Uova e bacon, ma anche strapazzate oppure sode, sono solo alcune delle opzioni mattiniere permesse da questo importantissimo alimento, che risulta essere completo da quasi ogni punto di vista: alimenti più energetici e nutrienti in assoluto, essendo fonte di calcio, fosforo, folati, zinco ed altri sali minerali oltre a vitamine come B5, B12, B2, B6, B12, K. Considerato il peso, l’uovo è un alimento estremente proteico e non apporta eccessive quantità di grassi (sono circa 2 grammi per singolo uovo, che in media pesa dai 55 agli 80 grammi).

Mangiare uova a colazione sembra essere assolutamente una buona idea: è da sfatare infatti il “mito” relativo ad un possibile aumento del colesterolo, dato che le proteine contenute nell’uoovo sono considerabili “nobili” e dall’alto valore biologico. Anzi, alcuni studi hanno evidenziato che un regolare apporto di uova contribuisce ad aumentare la presenza del colesterolo “buono”, che aiuta a contrastare gli effetti di quello “cattivo”.

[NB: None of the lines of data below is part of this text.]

File: src/rtl/mmd_decoder.sv
// Memory map decoder with global arbitration, ROM control, banks and boot copy.
`timescale 1ns/1ps
`default_nettype none
module mmd_decoder (
	input  wire logic                 i_mclk,          // Processor clock.
	input  wire logic                 i_rst,           // Asynchronous reset.
	// APB slave.
	input  wire logic                 psel,
	input  wire logic                 penable,
	input  wire logic                 pwrite,
	input  wire logic [11:0]          paddr,
	input  wire logic [31:0]          pwdata,
	output logic      [31:0]          prdata,
	output logic                      pready,
	output logic                      pslverr,
	// Straps and security.
	input  wire logic                 i_rom_select_input, // High enables ROM.
	input  wire logic                 i_rom_secure,       // Security option.
	// Program port (fetch).
	input  wire logic                 i_prog_req,
	input  wire logic [15:0]          i_prog_addr,
	input  wire logic                 i_prog_external,    // Fetch from off chip.
	output logic      [2:0]           o_prog_tgt,
	output logic                      o_prog_blocked,
	// Data ports: read, write, and the I/O port.
	input  wire logic                 i_dr_req,
	input  wire logic [15:0]          i_dr_addr,
	input  wire logic                 i_dw_req,
	input  wire logic [15:0]          i_dw_addr,
	input  wire logic                 i_io_req,
	input  wire logic [15:0]          i_io_addr,
	output logic      [2:0]           o_dr_tgt,
	output logic      [2:0]           o_dw_tgt,
	output logic      [2:0]           o_sa_bank,        // Bank of data read.
	output logic                      o_bank_conflict,
	output logic                      o_io_alias,
	output logic      [3:0]           o_io_port,
	// External bus handshake.
	input  wire logic                 i_ready,
	output logic                      o_global_bus_request,
	output logic                      o_stall,
	// Boot copy engine program-write and serial source.
	input  wire logic                 i_ser_valid,
	input  wire logic [7:0]           i_ser_byte,
	input  wire logic [15:0]          i_boot_rdata,
	output logic                      o_boot_rd,
	output logic      [15:0]          o_boot_raddr,
	output logic                      o_boot_wr,
	output logic      [15:0]          o_boot_waddr,
	output logic      [15:0]          o_boot_wdata,
	output logic                      o_boot_jump,
	output logic      [15:0]          o_boot_entry
);
	import mmd_pkg::*;

	// ----------------------------------------------------------------------
	// Software-visible registers and internal state.
	// ----------------------------------------------------------------------
	logic [7:0]  global_size_reg_q;          // Global size register.
	logic        rom_en_q;        // ROM enable, captured at reset release.
	logic        strap_done_q;    // Set after the strap was caught.
	logic        cnf_q;           // Block zero space flag.
	logic [15:0] boot_ctrl_q;     // Boot control.
	logic [15:0] boot_len_q;      // Boot word count.
	mmd_boot_t   bt_q;            // Boot state.
	logic [15:0] bt_cnt_q;        // Words copied.
	logic [15:0] bt_src_q;        // Source pointer.
	logic        bt_hi_q;         // High byte held when byte-wide.
	logic [7:0]  bt_byte_q;       // First byte of a pair.
	logic        glb_pend_q;      // Global access in progress.

	// ----------------------------------------------------------------------
	// Global mask from the size register.
	// ----------------------------------------------------------------------
	// Each bit of the size register reserves one more upper address bit. Only
	// the contiguous run from the top counts, so a stray low bit cannot punch
	// holes into the map.
	logic [15:0] glb_mask;
	logic        glb_run; // Still inside the run of ones from bit 7.
	always_comb begin
		glb_mask = 16'h0000;
		glb_run  = 1'b1;
		for (int i = 0; i < 8; i++) begin
			glb_run        = glb_run && global_size_reg_q[7-i];
			glb_mask[15-i] = glb_run;
		end
	end

	// Decode of one data address into a target. The order of the tests is the
	// priority: the global region is checked first so that a large global size
	// can take over the whole upper half, while the register window, the dual
	// RAM blocks and the single RAM all sit below it. An address that hits
	// nothing on chip falls through to the external data bus.
	function automatic logic [2:0] dec_data(input logic [15:0] a, input logic [15:0] m,
		input logic block0_space_flag);
		logic [2:0] t;
		t = MMD_TGT_EXT;
		if (m != 16'h0000 && (a & m) == m) begin
			t = MMD_TGT_GLB;
		end else if (a <= MMD_MMR_LAST) begin
			t = MMD_TGT_MMR;
		end else if (a >= MMD_B2_BASE && a <= MMD_B2_LAST) begin
			t = MMD_TGT_DA;
		end else if (a >= MMD_B1_BASE && a <= MMD_B1_LAST) begin
			t = MMD_TGT_DA;
		end else if (!block0_space_flag && a >= MMD_B0_BASE && a <= MMD_B0_LAST) begin
			t = MMD_TGT_DA;
		end else if (a >= MMD_SA_BASE && a <= MMD_SA_LAST) begin
			t = MMD_TGT_SA;
		end
		return t;
	endfunction

	// Bank index of a single RAM address; the last bank is the 1K remainder.
	// The index means nothing outside single RAM, so the conflict logic
	// below qualifies it with the decoded target first.
	function automatic logic [2:0] sa_bank(input logic [15:0] a);
		logic [15:0] off;
		off = a - MMD_SA_BASE;
		return off[13:11];
	endfunction

	// ----------------------------------------------------------------------
	// Continuous decode of the four ports.
	// ----------------------------------------------------------------------
	wire [2:0] dr_tgt = dec_data(i_dr_addr, glb_mask, cnf_q);
	wire [2:0] dw_tgt = dec_data(i_dw_addr, glb_mask, cnf_q);
	wire       rom_hit = rom_en_q && i_prog_addr <= MMD_ROM_LAST;
	wire       b0p_hit = cnf_q && i_prog_addr >= MMD_B0P_BASE;
	wire       prog_block = rom_hit && i_prog_external && i_rom_secure;
	wire       dr_sa = i_dr_req && dr_tgt == MMD_TGT_SA;
	wire       dw_sa = i_dw_req && dw_tgt == MMD_TGT_SA;
	// Dual RAM serves read and write at once; only same-bank single RAM clashes.
	wire       conflict = dr_sa && dw_sa && sa_bank(i_dr_addr) == sa_bank(i_dw_addr);
	wire       io_win = i_dr_req && i_dr_addr >= MMD_IOWIN_BASE
		&& i_dr_addr <= MMD_IOWIN_LAST;
	wire       glb_now = (i_dr_req && dr_tgt == MMD_TGT_GLB)
		|| (i_dw_req && dw_tgt == MMD_TGT_GLB);
	wire       ext_now = (i_dr_req && dr_tgt == MMD_TGT_EXT)
		|| (i_dw_req && dw_tgt == MMD_TGT_EXT)
		|| (i_prog_req && !rom_hit && !b0p_hit)
		|| i_io_req;

	assign o_dr_tgt  = dr_tgt;
	assign o_dw_tgt  = dw_tgt;
	assign o_sa_bank = sa_bank(i_dr_addr);
	assign o_bank_conflict = conflict;
	assign o_prog_tgt = rom_hit ? MMD_TGT_ROM : (b0p_hit ? MMD_TGT_DA : MMD_TGT_EXT);
	assign o_prog_blocked = prog_block;
	// The alias works from both sides: window reads and short I/O ports.
	assign o_io_alias = io_win || (i_io_req && i_io_addr[15:4] == 12'h000);
	assign o_io_port  = io_win ? i_dr_addr[3:0] : i_io_addr[3:0];
	// Request is raised in the first cycle of a global access and kept while the port presents it, also after ready.
	assign o_global_bus_request = glb_now;
	// On-chip data and program targets never wait; every I/O access, global and external ones hold until the party answers.
	assign o_stall = (glb_now || ext_now) && !i_ready;

	// Global access tracker: registered marker of a global access waiting on ready, used for status.
	// It only feeds the status register; the request itself stays purely
	// combinational so the arbiter sees it in the first cycle of the access.
	always_ff @(posedge i_mclk or posedge i_rst) begin
		if (i_rst) begin
			glb_pend_q <= 1'b0;
		end else begin
			glb_pend_q <= glb_now && !i_ready;
		end
	end

	// ----------------------------------------------------------------------
	// APB slave: zero wait, unmapped reads zero with error.
	// ----------------------------------------------------------------------
	// The slave never stretches a transfer, so pready is tied high. Any offset
	// outside the five registers answers with pslverr in the access phase and
	// leaves all state untouched.
	wire        acc      = psel && penable;
	wire        wr       = acc && pwrite;
	wire        hit_global_size_reg = paddr == MMD_OFF_GLOBAL_SIZE;
	wire        hit_mode = paddr == MMD_OFF_MODE;
	wire        hit_bctl = paddr == MMD_OFF_BOOT_CTRL;
	wire        hit_blen = paddr == MMD_OFF_BOOT_LEN;
	wire        hit_stat = paddr == MMD_OFF_STATUS;
	wire        mapped   = hit_global_size_reg | hit_mode | hit_bctl | hit_blen | hit_stat;
	wire [31:0] rd_mux   =
		hit_global_size_reg ? {24'h000000, global_size_reg_q} :
		hit_mode ? {30'h00000000, cnf_q, rom_en_q} :
		hit_bctl ? {16'h0000, boot_ctrl_q} :
		hit_blen ? {16'h0000, boot_len_q} :
		hit_stat ? {23'h000000, glb_pend_q, bt_q, bt_cnt_q[3:0]} : 32'h00000000;
	assign pready  = 1'b1;
	assign pslverr = acc && !mapped;

	// Read data register, loaded during setup so it stands in the access phase.
	always_ff @(posedge i_mclk or posedge i_rst) begin
		if (i_rst) begin
			prdata <= 32'h00000000;
		end else if (psel && !penable && !pwrite) begin
			prdata <= rd_mux;
		end
	end

	// The strap is read at the first edge after reset rather than during it,
	// which keeps the reset branch free of anything but constants. Software
	// writes to the mode register take over from the second edge on.
	// Configuration registers; the ROM strap is caught once after reset.
	always_ff @(posedge i_mclk or posedge i_rst) begin
		if (i_rst) begin
			global_size_reg_q       <= MMD_GLOBAL_SIZE_REG_RST;
			rom_en_q     <= 1'b0;
			strap_done_q <= 1'b0;
			cnf_q        <= 1'b0;
			boot_len_q   <= MMD_LEN_RST;
		end else begin
			strap_done_q <= 1'b1;
			if (!strap_done_q) begin
				rom_en_q <= i_rom_select_input;
			end else if (wr && hit_mode) begin
				rom_en_q <= pwdata[MMD_MODE_ROM_BIT];
			end
			if (wr && hit_mode) begin
				cnf_q <= pwdata[MMD_MODE_CNF_BIT];
			end
			if (wr && hit_global_size_reg) begin
				global_size_reg_q <= pwdata[7:0];
			end
			if (wr && hit_blen) begin
				boot_len_q <= pwdata[15:0];
			end
		end
	end

	// ----------------------------------------------------------------------
	// Boot copy engine.
	// ----------------------------------------------------------------------
	wire bt_ser  = boot_ctrl_q[MMD_BOOT_SER_BIT];
	wire bt_byte = boot_ctrl_q[MMD_BOOT_BYTE_BIT];
	// A serial source always arrives byte by byte and pairs high then low.
	wire src_ok  = bt_ser ? i_ser_valid : 1'b1;
	wire [7:0] src_byte = bt_ser ? i_ser_byte : i_boot_rdata[7:0];
	wire pair_done = (bt_byte || bt_ser) ? bt_hi_q : 1'b1;
	wire [15:0] word_out = (bt_byte || bt_ser) ? {bt_byte_q, src_byte} : i_boot_rdata;

	// Limitation: a data-memory source is read with no wait states, so it must
	// live in on-chip RAM. A serial source ignores the base field. Writing the
	// control register during a copy changes the mode bits at once, so
	// software should wait for the jump pulse before starting another copy.
	// Copy sequencer: one source item per read beat, one program write per word.
	always_ff @(posedge i_mclk or posedge i_rst) begin
		if (i_rst) begin
			bt_q        <= MMD_BT_IDLE;
			boot_ctrl_q <= 16'h0000;
			bt_cnt_q    <= 16'h0000;
			bt_src_q    <= 16'h0000;
			bt_hi_q     <= 1'b0;
			bt_byte_q   <= 8'h00;
			o_boot_wr   <= 1'b0;
			o_boot_waddr <= 16'h0000;
			o_boot_wdata <= 16'h0000;
			o_boot_jump <= 1'b0;
		end else begin
			o_boot_wr   <= 1'b0;
			o_boot_jump <= 1'b0;
			if (wr && hit_bctl) begin
				boot_ctrl_q <= pwdata[15:0];
			end
			case (bt_q)
				MMD_BT_IDLE: begin
					if (wr && hit_bctl && pwdata[MMD_BOOT_GO_BIT]) begin
						// Source base is forced onto a 1K-word boundary.
						bt_src_q <= {pwdata[15:MMD_BOOT_BASE_LSB], 10'h000};
						bt_cnt_q <= 16'h0000;
						bt_hi_q  <= 1'b0;
						bt_q     <= MMD_BT_READ;
					end
				end
				MMD_BT_READ: begin
					if (bt_cnt_q == boot_len_q) begin
						bt_q <= MMD_BT_DONE;
					end else if (src_ok) begin
						bt_src_q <= bt_src_q + 16'h0001;
						if (pair_done) begin
							o_boot_wr    <= 1'b1;
							o_boot_waddr <= bt_cnt_q;
							o_boot_wdata <= word_out;
							bt_hi_q      <= 1'b0;
							bt_q         <= MMD_BT_WRT;
						end else begin
							bt_byte_q <= src_byte;
							bt_hi_q   <= 1'b1;
						end
					end
				end
				MMD_BT_WRT: begin
					bt_cnt_q <= bt_cnt_q + 16'h0001;
					bt_q     <= MMD_BT_READ;
				end
				MMD_BT_DONE: begin
					o_boot_jump <= 1'b1;
					boot_ctrl_q[MMD_BOOT_GO_BIT] <= 1'b0;
					bt_q <= MMD_BT_IDLE;
				end
				default: begin
					bt_q <= MMD_BT_IDLE;
				end
			endcase
		end
	end

	assign o_boot_rd    = bt_q == MMD_BT_READ && !bt_ser && bt_cnt_q != boot_len_q;
	assign o_boot_raddr = bt_src_q;
	assign o_boot_entry = 16'h0000; // Program is copied to address zero.

endmodule
`default_nettype wire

In Italia siamo meno abituati a consumarne in quantità, ma anche consumarne ogni giorno (o quasi) a colazione, fase della giornata dove risultano anche maggiormente digeribili, è senz’altro una buona idea, magari evitando tipologie di cottura molto “pesanti”, come la frittura. Un uovo consumato con il pane integrale, oppure una fetta biscottata ha anche un elevato potere saziante, permettendoci di “tirare avanti” fino all’ora di pranzo.